Substitution Analysis with OP Models#

About substitution analysis#

This tutorial teaches you how to use OpenProtein.AI’s OP Model’s Substitution Analysis tool to evaluate all single substitution variants of a given sequence as well as sequences which you have uploaded. Use this as a starting point to design single mutant or combinatorial variant libraries, and predict the strength of protein activity.

What you need before starting#

This tool requires experimental data. If you don’t yet have experimental data, use PoET’s Substitution Analysis tool. For help with uploading your data, see Uploading Your Data. Visit OP Models Scoring and Log-likelihood to learn about the scoring system. You will also need a model that has been trained on this dataset. Read about Model Training and Evaluation for information on training your model.

If you have an uploaded dataset or trained model, navigate to your project’s Dataset or Models tab, then select Substitution Analysis. The first sequence of your dataset automatically appears in the input box. If you start a substitution analysis by right-clicking on a sequence, that sequence auto-populates.

If you run into any challenges or have questions while getting started, please contact OpenProtein.AI support.

Scoring single sequences#

Paste your sequence into the input box. To edit your sequence, enter your desired substitutions in the Edits by mutation codes section under the input box. Separate your substitutions with commas. The sequence in the sequence box automatically updates and highlights the edited sites.

The Analysis Type menu is set to Single Analysis (Sequence) by default.

In the Models section, select at least one trained model to run the prediction, then click Predict.

Interpreting your results#

The Input section is collapsed by default and contains information about your input including sequence, number of amino acids, and the associated dataset.

Your prediction results are displayed as a prediction score, a table, and a heatmap. The table shows the predicted property values and standard deviations of each selected property and model.

Hover over points on the heatmap to view the log-likelihood score for each substitution variant.

The higher or less negative the log-likelihood score, the more fit the variant.

Use the heatmap to view the highest ranking sequences. The heatmap colors indicate how a mutation at that site would impact the fitness of a variant compared to the input sequence:

Blue indicates improved fitness.
Red indicates reduced fitness.

A site which is all white indicates that a mutation at that site would not impact fitness.

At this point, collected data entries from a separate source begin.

### config.mk
export PLATFORM = sky130hd
export DESIGN_NAME = logo_renderer
export DESIGN_NICKNAME = d
export VERILOG_FILES = /design/src/rtl/logo_renderer.sv
export SDC_FILE = /design/constraint.sdc
export NUM_CORES = 1
export LEC_CHECK = 0
export ABC_AREA = 1
export CORE_UTILIZATION = 52
export DETAILED_ROUTE_END_ITERATION = 7
export GPL_TIMING_DRIVEN = 0
export PLACE_DENSITY = 0.91
export SLEW_MARGIN = 0
export SYNTH_ARGS = -nofsm -noshare
export SYNTH_HDL_FRONTEND = slang
export SYNTH_SLANG_ARGS = --single-unit
### constraint.sdc
create_clock -name Clk -period 4.95 [get_ports Clk]
set_input_delay 0.495 -clock Clk [delete_from_list [all_inputs] [get_ports Clk]]
set_output_delay 0.495 -clock Clk [all_outputs]
set_load 0.03 [all_outputs]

Heatmap view settings and property targets are displayed in the panel to the right. Adjust the minimum and maximum scores on the histogram to fine-tune the heatmap colors. You can also adjust the target values to dynamically update the heatmap and highlight substitutions that achieve or surpass targets.

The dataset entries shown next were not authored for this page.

## src/rtl/cache_mem_arbiter.sv

```systemverilog
// cache_mem_arbiter: sole owner of the shared main-memory port. Serialises
// D-side write-through stores, D-cache block fills and I-cache block fills,
// streams returned words into the owning cache and commits its tag.
module cache_mem_arbiter #(
    parameter int unsigned WORDS = 8
) (
    input  logic                     clk,
    input  logic                     rst_n,
    input  logic                     I_miss,
    input  logic [15:0]              I_addr,
    input  logic                     D_miss,
    input  logic                     D_wr,
    input  logic [15:0]              D_addr,
    input  logic [15:0]              D_wdata,
    input  logic [15:0]              mem_data_out,
    input  logic                     mem_data_valid,
    output logic                     mem_en,
    output logic                     mem_wr,
    output logic [15:0]              mem_addr,
    output logic [15:0]              mem_data_in,
    output logic [15:0]              fill_data,
    output logic [$clog2(WORDS)-1:0] fill_word,
    output logic                     I_data_we,
    output logic                     D_data_we,
    output logic                     I_tag_we,
    output logic                     D_tag_we,
    output logic                     I_stall,
    output logic                     D_stall,
    output logic                     I_done,
    output logic                     D_done
);

    localparam int unsigned WordW = $clog2(WORDS);
    // One extra bit so the issue counter can reach WORDS and stop issuing.
    localparam int unsigned CntW  = WordW + 1;

    localparam logic [15:0]     BlockMask = ~(16'(2 * WORDS) - 16'd1);
    localparam logic [CntW-1:0] IssEnd    = CntW'(WORDS);
    localparam logic [CntW-1:0] RetLast   = CntW'(WORDS - 1);

    typedef enum logic [1:0] {StIdle, StWrite, StFill, StTag} state_e;

    state_e          state_q, state_d;
    logic            owner_q, owner_d;  // 1: D side, 0: I side
    logic [15:0]     base_q, base_d;
    logic [CntW-1:0] iss_q, iss_d;
    logic [CntW-1:0] ret_q, ret_d;

    // State, grant owner, block base and fill counters.
    always_ff @(posedge clk or negedge rst_n) begin
        if (!rst_n) begin
            state_q <= StIdle;
            owner_q <= 1'b0;
            base_q  <= 16'd0;
            iss_q   <= '0;
            ret_q   <= '0;
        end else begin
            state_q <= state_d;
            owner_q <= owner_d;
            base_q  <= base_d;
            iss_q   <= iss_d;
            ret_q   <= ret_d;
        end
    end

    // Arbitration, fill sequencing and memory/cache strobes.
    always_comb begin
        state_d     = state_q;
        owner_d     = owner_q;
        base_d      = base_q;
        iss_d       = iss_q;
        ret_d       = ret_q;
        mem_en      = 1'b0;
        mem_wr      = 1'b0;
        mem_addr    = 16'd0;
        mem_data_in = 16'd0;
        fill_word   = '0;
        I_data_we   = 1'b0;
        D_data_we   = 1'b0;
        I_tag_we    = 1'b0;
        D_tag_we    = 1'b0;
        I_done      = 1'b0;
        D_done      = 1'b0;

        unique case (state_q)
            StIdle: begin
                // D side first: the MEM-stage instruction is older than the fetch.
                if (D_wr) begin
                    state_d = StWrite;
                    owner_d = 1'b1;
                    base_d  = D_addr & BlockMask;
                end else if (D_miss) begin
                    state_d = StFill;
                    owner_d = 1'b1;
                    base_d  = D_addr & BlockMask;
                end else if (I_miss) begin
                    state_d = StFill;
                    owner_d = 1'b0;
                    base_d  = I_addr & BlockMask;
                end
            end
            StWrite: begin
                mem_en      = 1'b1;
                mem_wr      = 1'b1;
                mem_addr    = D_addr;
                mem_data_in = D_wdata;
                D_done      = 1'b1;
                state_d     = StIdle;
            end
            StFill: begin
                if (iss_q < IssEnd) begin
                    mem_en   = 1'b1;
                    mem_addr = base_q + (16'(iss_q) << 1);  // wraps mod 2^16
                    iss_d    = iss_q + 1'b1;
                end
                if (mem_data_valid) begin
                    fill_word = ret_q[WordW-1:0];
                    D_data_we = owner_q;
                    I_data_we = ~owner_q;
                    ret_d     = ret_q + 1'b1;
                    if (ret_q == RetLast) begin
                        state_d = StTag;
                    end
                end
            end
            StTag: begin
                D_tag_we = owner_q;
                I_tag_we = ~owner_q;
                D_done   = owner_q;
                I_done   = ~owner_q;
                iss_d    = '0;
                ret_d    = '0;
                state_d  = StIdle;
            end
            default: state_d = StIdle;
        endcase
    end

    assign fill_data = mem_data_out;

    // Stalls are combinational so the pipeline holds in the cycle the request rises.
    assign I_stall = I_miss & ~I_done;
    assign D_stall = (D_miss | D_wr) & ~D_done;

endmodule

```

## config.mk

```make
export PLATFORM = sky130hd
export DESIGN_NAME = cache_mem_arbiter
export DESIGN_NICKNAME = d
export VERILOG_FILES = /design/src/rtl/cache_mem_arbiter.sv
export SDC_FILE = /design/constraint.sdc
export NUM_CORES = 1
export LEC_CHECK = 0
export ABC_AREA = 1
export BUFFER_PORTS_ARGS = -buffer_cell sky130_fd_sc_hd__buf_4
export CAP_MARGIN = 20
export CORE_MARGIN = 3
export CORE_UTILIZATION = 42
export CTS_CLUSTER_SIZE = 30
export DETAILED_ROUTE_END_ITERATION = 16
export PLACE_DENSITY = 0.81
export SYNTH_ARGS = -nofsm -noshare
export SYNTH_HDL_FRONTEND = slang
export SYNTH_SLANG_ARGS = --single-unit
```

## constraint.sdc

```tcl
create_clock -name clk -period 1.75 [get_ports clk]
set_input_delay 0.0875 -clock clk [delete_from_list [all_inputs] [get_ports clk]]
set_output_delay 0.0875 -clock clk [all_outputs]
set_load 0.01 [all_outputs]
```

Word-level counts from Yosys, hierarchy flattened
Index checks and enable logic that the tools add are counted.

Register bits after elaboration: 27. Input bits: 70. Output and inout bits: 61. Word-level logic and storage cells: 62.

Add/sub/neg operators: 3. Order comparisons: 1. Equal/unequal tests: 8. Multiplexer cells: 31. Bitwise operators: 6. Reductions and logical operators: 8.

Operators by type and width (number): 16-bit two-way mux (5); 16-bit case mux with 2 select lines (1); 16-bit by 5-bit adder with 16-bit output (1); 4-bit case mux with 2 select lines (2); 1-bit two-way mux (11); 2-bit two-way mux (5); 4-bit by 1-bit adder with 4-bit output, second input constant (2); 4-bit two-way mux (2); 3-bit two-way mux (2); 2-bit inequality test, second input constant (3); 2-bit case mux with 3 select lines (1); 2-bit AND reduction (3); 2-bit equality test, second input constant (2); 4-bit by 3-bit equality test with 1-bit output, second input constant (1); 4-bit < comparator, second input constant (1); 4-bit inequality test, second input constant (1); 1-bit case mux with 2 select lines (2); 1-bit inverter (3); 3-bit AND reduction (1); 3-bit nonzero test (1); 1-bit AND (2); 2-bit by 1-bit equality test with 1-bit output, second input constant (1); 2-bit logical NOT (1); 2-bit nonzero test (1); 2 further kinds (2).

Logic depth before layout (Yosys ltp)
Word-level depth: 4. Mapped depth: 9. Mapped depth without buffers: 9.

Worst setup path after synthesis
Ideal clock, no wire load.

Kind: reg-to-output. Start point: register state_q[1]. End point: output mem_addr[10]. Arrival: 1.343 ns. Data required time: 1.662 ns. Path slack: 0.320 ns. Stages on the path, launching flop included: 7. Buffers on the path: 2. Path through: dfrtp_1 -> inv_1 -> ha_1 -> clkbuf_1 -> buf_2 -> nand2_1 -> a21oi_1.

Longest elaborated chain between the ends: 2. Elaborated cells on any way between the ends: 3. Classes of those cells: 2 x eq/ne; 1 x mux.

Ends and longest elaborated chain: from (decl) (line 43) `state_e state_q, state_d;`; from (signal assigned) (line 52) `state_q <= StIdle;`; from (signal assigned) (line 58) `state_q <= state_d;`; 2-bit equality test or 2-bit by 1-bit equality test with 1-bit output (tied branches) (line 85) `unique case (state_q)`; 16-bit case mux with 2 select lines (*) (line 85); to (decl) (line 19) `output logic [15:0] mem_addr,`.

Mark *: on every way between the ends. The rest lies on a longest branch, timed or not.

Worst setup path in the final report
Start point: register state_q[0]. End point: output mem_addr[8].

The elaborated chain is that of the path after synthesis.

==> qor.csv <==
metric,value,unit
Die Y,73.32,um
die area,5375,um2
Layout Nets,451,
via/cell ratio,5.007,
clock power share,7.7,%
Root Driver,clkbuf_8,
cell internal pwr,2.337,mW
min Tclk post-route,1696,ps
combinational group share of total power,69.4,%
synth top area cells,"dfrtp_1 (30%), nand2_1 (17%), buf_4 (7.5%), inv_1 (7.5%), nor2_1 (6.5%)",
Total GRT Usage,20.66,%
worst slew pin tran,308.8,ps
Worst-Skew Late Latency,270,ps
Peak supply drop,0.8692,mV
drt drc,0,
register area share after synthesis,30.24,%
H-tree levels,1,
async set-reset flop share out of synthesis,100.0,%
DR vias,2123,
Max-slew headroom,79.42,%
Clock Skew,4.281,ps
number of synthesized flops with an enable pin,0,
Num CTS Buffers,3,
FMAX,589.6,MHz
"count leader, synth",nand2_1,
CP Data Arrival Time,1610,ps
Initial Utilization,45.61,%
"slowest stage delay, CP",400,ps
Post-synth top flop,dfrtp_1,
Syn Inst Count,290,
Avg Inst Size Synth,6.562,um2
# setup viols final,0,
Pwr Density,1625,nW/um2
vias in the first global route,2005,
first-pass GRT wire length,8859,um
Crit path max-delay family,buffers and inverters,
Pwr Total,4.412,mW
hpwl dp,4255,um
outcome,"finished, final reports clean",
"area leader, netlist",dfrtp_1,
fin crit share,96.92,%
initial DRC count,191,
Filler cells,372,
layout cell share with drive strength beyond 1,35.56,%
commonest cells in the netlist,"nand2_1 (86), inv_1 (38), nor2_1 (33)",
largest net degree at the start of global routing,26,
Area Overhead vs Synth,42.67,%
Crit path required time,1660,ps
CP Class,reg -> out,
final slew viol count,0,
Routability Congestion,0.8245,
wire per inst,13.17,um
CP Capture Type,output pin,
DIE WIDTH,73.32,um
CTS tree,built,
RSZ-0062 raised after global routing,true,
total global routing overflow,0,
n_diodes,0,
Sw Ratio,47.02,%
ANT nets after route,0,
worst hold path class,in -> reg,
startpoint types,register,
Yosys top cell area share,30.24,%
worst path bufs/invs,4,
most frequent CP cell,inv_2,
Cell Rows,23,
Leak,1.478,nW
Reg power frac,22.9,%
Slowest cell on crit path,dfrtp_1,
"Hold Violations, Final",0,
synth unique cells,23,
Worst-path clk slew,80,ps
WL final,5586,um
crit path cell chain,inv_2 > ha_4 > inv_2 > nor2_4 > buf_12 > o21ai_1 > a21oi_1 > buf_4,
Ys Warns,0,
Max clock buf depth,2,
#FFs+latches synth,23,
mapped cell area,1903,um2
IO Pins,131,
Synth Net Count,366,
core area,4173,um2
hold_ws,82.01,ps
DRT Pass-1 Iters,5,
initial antenna violation count,0,
number of port buffers,94,
CTS sink count,23,
critical path peak fanout,7,
Max Cap Viol,0,
sw power,2.075,mW
power by group through the flow:
stage	Clock [mW]	Combinational, mW	Sequential [mW]
detailed placement	0	2.86	1.01
floorplan	0	1.73	0.946
CTS	0.348	2.94	0.996
global route	0.367	3.38	1.05
global placement	0	2.78	0.993
finish	0.341	3.06	1.01
routing by layer:
layer	up-vias	global-route usage, %	routed length (um)	part of all wire (%)
met3	11	5.746	525	9.4
met2	95	35.65	2813	50
li1	1061	-	-	-
met5	-	0	0	0
met1	956	25.79	2180	39
met4	0	4.225	67	1.2
logic make-up (layout without fill, tap and decap cells):
logic type | after synthesis | after routing | synth area share, %
buffers and inverters | 68 | 152 | 17.75
DFF | 23 | 23 | 30.24
adders and majority gates | 6 | 6 | 3.945
and+or+nand+nor | 135 | 135 | 28.40
AOI/OAI and AO/OA | 57 | 57 | 19.20
xor gates and xnor gates | 1 | 1 | 0.4603
state kept, by name, indices dropped and copies added (netlist names):
name     flops
base_q      12
iss_q        4
ret_q        4
state_q      2
owner_q      1
worst register-to-register path, delay by kind of cell (launching register included):
kind / cells / cell delay [ps]
buffers and inverters: 1 / 150
adder cells (fa/ha/maj): 1 / 250
AND/OR/NAND/NOR: 5 / 570
flip-flops: 1 / 400
AO/OA/AOI/OAI: 1 / 40
path summary, 6_finish.rpt:
kind                            start     endpoint  slack (ps)  depth (start not counted)
max in group asynchronous       rst_n     iss_q[3]        1250                          2
setup reg to reg           state_q[0]     ret_q[3]         230                          8
hold / removal             I_addr[15]   base_q[15]          80                          3
hold reg to reg              ret_q[2]     ret_q[2]         540                          2
setup / recovery           state_q[0]  mem_addr[8]          50                          8
min in group asynchronous       rst_n     ret_q[1]         240                          2
per-stage QoR:
step	setup TNS, ps	std cells	util [%]	setup slack [ps]	instance area [um2]
after detailed placement	0	416	61.92	194.8	2584
after CTS	0	423	63.84	16.22	2664
after global routing	-89.66	424	65.07	-21.45	2715
after floorplan	0	290	-	319.9	1903
after global placement	0	416	61.92	226.6	2584
final	0	424	65.07	53.93	2715
what timing repair did:
action                                 CTS  global route
gates cloned                             0             0
setup endpoints to repair               12            16
endpoints found under the hold margin   23             0
resized for setup                        4            15
hold buffers                             1             0
buffers inserted                         2             1
pin swaps                                1             3
placed cells by master (no fill, tap or decap):
master,instances
a21oi_2,3
o22ai_1,2
xor2_1,1
nand2_1,86
o21a_1,2
buf_4,101
inv_2,5
a31oi_2,7
buf_12,3
dfrtp_2,1
buf_6,3
ha_4,1
a21oi_1,17
nor2_1,32
nor2_2,1
nand3_1,11
a22oi_1,1
o21ai_1,2
nand2_2,1
nor2_4,2
nor3_1,2
o21ai_0,17
ha_2,1
clkbuf_1,1
a31oi_1,5
inv_1,35
dfrtp_1,22
dlygate4sd3_1,1
clkbuf_8,3
a21oi_4,1
ha_1,4
cell type report:
class                           instances  area (um2)  share of cell area [%]
Clock buffer                            4       45.04                   1.659
Tap cell                               50       62.56                   2.304
Timing Repair Buffer                  108       862.1                   31.75
Sequential cell                        23       576.8                   21.24
Inverter                               40       150.1                   5.530
Multi-Input combinational cell        199        1018                   37.51
No activity file was read; power rests on OpenSTA's default activity.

You can filter your results using the following options:

Max Variants: Limits the total number of variants displayed in the results table.
Max Variants per Site: Shows only the top n substitutions at each amino acid position.
Max Number of Sites: Displays only the top n positions recommended for substitution.
Limit to Site Number: Restricts results to specific positions. You can input discrete values (e.g., 1; 3; 5; 7) or a range (e.g., 21 - 65).

In the image above, the filters are set to display the top 3 variants at the top 170 sites, and then select the best 500 sequences from that pool.

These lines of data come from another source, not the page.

--- src/rtl/pc_fetch_ctrl_rv32i.sv ---
// rtl/pc_fetch_ctrl_rv32i.sv - RV32I fetch sequencer: PC ownership, imem requests, decode buffer
module pc_fetch_ctrl_rv32i #(
  parameter logic [31:0] RESET_PC    = 32'h0000_0000,
  parameter logic [31:0] TRAP_VEC    = 32'h0000_0100,
  parameter int          ACK_TIMEOUT = 16
) (
  input  logic                         clk,
  input  logic                         rst,
  pc_fetch_ctrl_rv32i_if.master        bus,
  input  logic                         redirect_valid_i,
  input  logic [31:0]                  redirect_target_i,
  input  logic                         trap_i,
  output logic                         misalign_fault_o,
  output logic                         fetch_timeout_o
);

  typedef enum logic [1:0] {S_IDLE, S_REQ, S_HOLD, S_FLUSH} state_t;

  localparam int CNT_W = (ACK_TIMEOUT > 2) ? $clog2(ACK_TIMEOUT) : 1;
  localparam logic [CNT_W-1:0] CNT_LAST = CNT_W'((ACK_TIMEOUT > 0) ? ACK_TIMEOUT - 1 : 0);
  localparam bit TO_EN = (ACK_TIMEOUT != 0);

  state_t           state_q, state_d;
  logic [31:0]      pc_q, pc_d;
  logic [31:0]      pend_q, pend_d;
  logic [31:0]      instr_out_q, instr_out_d;
  logic [31:0]      instr_pc_q, instr_pc_d;
  logic [CNT_W-1:0] cnt_q, cnt_d;
  logic             misalign_q, misalign_d;
  logic             timeout_q, timeout_d;

  // Control-flow change decode: trap outranks redirect, a misaligned redirect becomes a trap vector
  logic        event_w;
  logic        misalign_w;
  logic [31:0] target_w;
  logic [31:0] pend_w;
  logic        cnt_hit_w;

  assign event_w    = trap_i | redirect_valid_i;
  assign misalign_w = redirect_valid_i & ~trap_i & (redirect_target_i[1:0] != 2'b00);
  assign target_w   = (trap_i | misalign_w) ? TRAP_VEC : redirect_target_i;
  // In FLUSH the most recent control-flow change replaces the pending target
  assign pend_w     = event_w ? target_w : pend_q;
  assign cnt_hit_w  = TO_EN && (cnt_q == CNT_LAST);

  // State and datapath registers, reset asynchronously
  always_ff @(posedge clk or posedge rst) begin
    if (rst) begin
      state_q     <= S_IDLE;
      pc_q        <= RESET_PC;
      pend_q      <= '0;
      instr_out_q <= '0;
      instr_pc_q  <= '0;
      cnt_q       <= '0;
      misalign_q  <= 1'b0;
      timeout_q   <= 1'b0;
    end else begin
      state_q     <= state_d;
      pc_q        <= pc_d;
      pend_q      <= pend_d;
      instr_out_q <= instr_out_d;
      instr_pc_q  <= instr_pc_d;
      cnt_q       <= cnt_d;
      misalign_q  <= misalign_d;
      timeout_q   <= timeout_d;
    end
  end

  // Next-state, next-PC and pulse generation
  always_comb begin
    state_d     = state_q;
    pc_d        = pc_q;
    pend_d      = pend_q;
    instr_out_d = instr_out_q;
    instr_pc_d  = instr_pc_q;
    cnt_d       = cnt_q;
    misalign_d  = 1'b0;
    timeout_d   = 1'b0;

    case (state_q)
      S_IDLE: begin
        state_d = S_REQ;
        cnt_d   = '0;
      end

      S_REQ: begin
        misalign_d = misalign_w;
        if (bus.imem_ack) begin
          cnt_d = '0;
          if (event_w) begin
            // Returned word is on the wrong path; refetch from the new target
            pc_d = target_w;
          end else begin
            instr_out_d = bus.imem_rdata;
            instr_pc_d  = pc_q;
            pc_d        = pc_q + 32'd4;
            state_d     = S_HOLD;
          end
        end else if (event_w) begin
          // Address must stay stable until the memory acks, so park the target
          pend_d  = target_w;
          state_d = S_FLUSH;
          cnt_d   = '0;
        end else if (cnt_hit_w) begin
          timeout_d = 1'b1;
          pc_d      = TRAP_VEC;
          state_d   = S_IDLE;
          cnt_d     = '0;
        end else begin
          cnt_d = cnt_q + 1'b1;
        end
      end

      S_HOLD: begin
        misalign_d = misalign_w;
        if (event_w) begin
          // Squash the buffered word; pc already advanced, so overwrite it
          pc_d    = target_w;
          state_d = S_REQ;
          cnt_d   = '0;
        end else if (bus.instr_ready) begin
          state_d = S_REQ;
          cnt_d   = '0;
        end
      end

      S_FLUSH: begin
        misalign_d = misalign_w;
        pend_d     = pend_w;
        if (bus.imem_ack) begin
          pc_d    = pend_w;
          state_d = S_REQ;
          cnt_d   = '0;
        end else if (cnt_hit_w) begin
          timeout_d = 1'b1;
          pc_d      = pend_w;
          state_d   = S_IDLE;
          cnt_d     = '0;
        end else begin
          cnt_d = cnt_q + 1'b1;
        end
      end

      default: begin
        state_d = S_IDLE;
      end
    endcase
  end

  assign bus.imem_req    = (state_q == S_REQ) || (state_q == S_FLUSH);
  assign bus.imem_addr   = pc_q;
  assign bus.instr_valid = (state_q == S_HOLD);
  assign bus.instr_out   = instr_out_q;
  assign bus.instr_pc    = instr_pc_q;
  assign misalign_fault_o = misalign_q;
  assign fetch_timeout_o  = timeout_q;

endmodule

Scoring multiple sequences#

To analyze multiple sequences, select Batch Analysis (Dataset) from the Analysis Type menu. You can upload a dataset containing multiple sequences in either .fasta or .csv format. Once uploaded, your dataset will appear.

If you choose to upload a CSV file, please note the following requirements:

The file must not include a header row.
It can contain a maximum of 2 columns.
If there are 2 columns, the first one must be the sequence names.

Currently, sequence names are not supported for submission and will be ignored during analysis.

In the Models section, select at least one trained model to run the prediction, then click Predict.

Interpreting your results#

Your results display as a table showing the predicted score, mean, and standard deviation of each model and property. To download your results as a .CSV file, select Export as CSV.

Using your sequences#

Once you’re finished evaluating single substitution variants, use the Structure Prediction tool to visualize and explore your sequence of interest!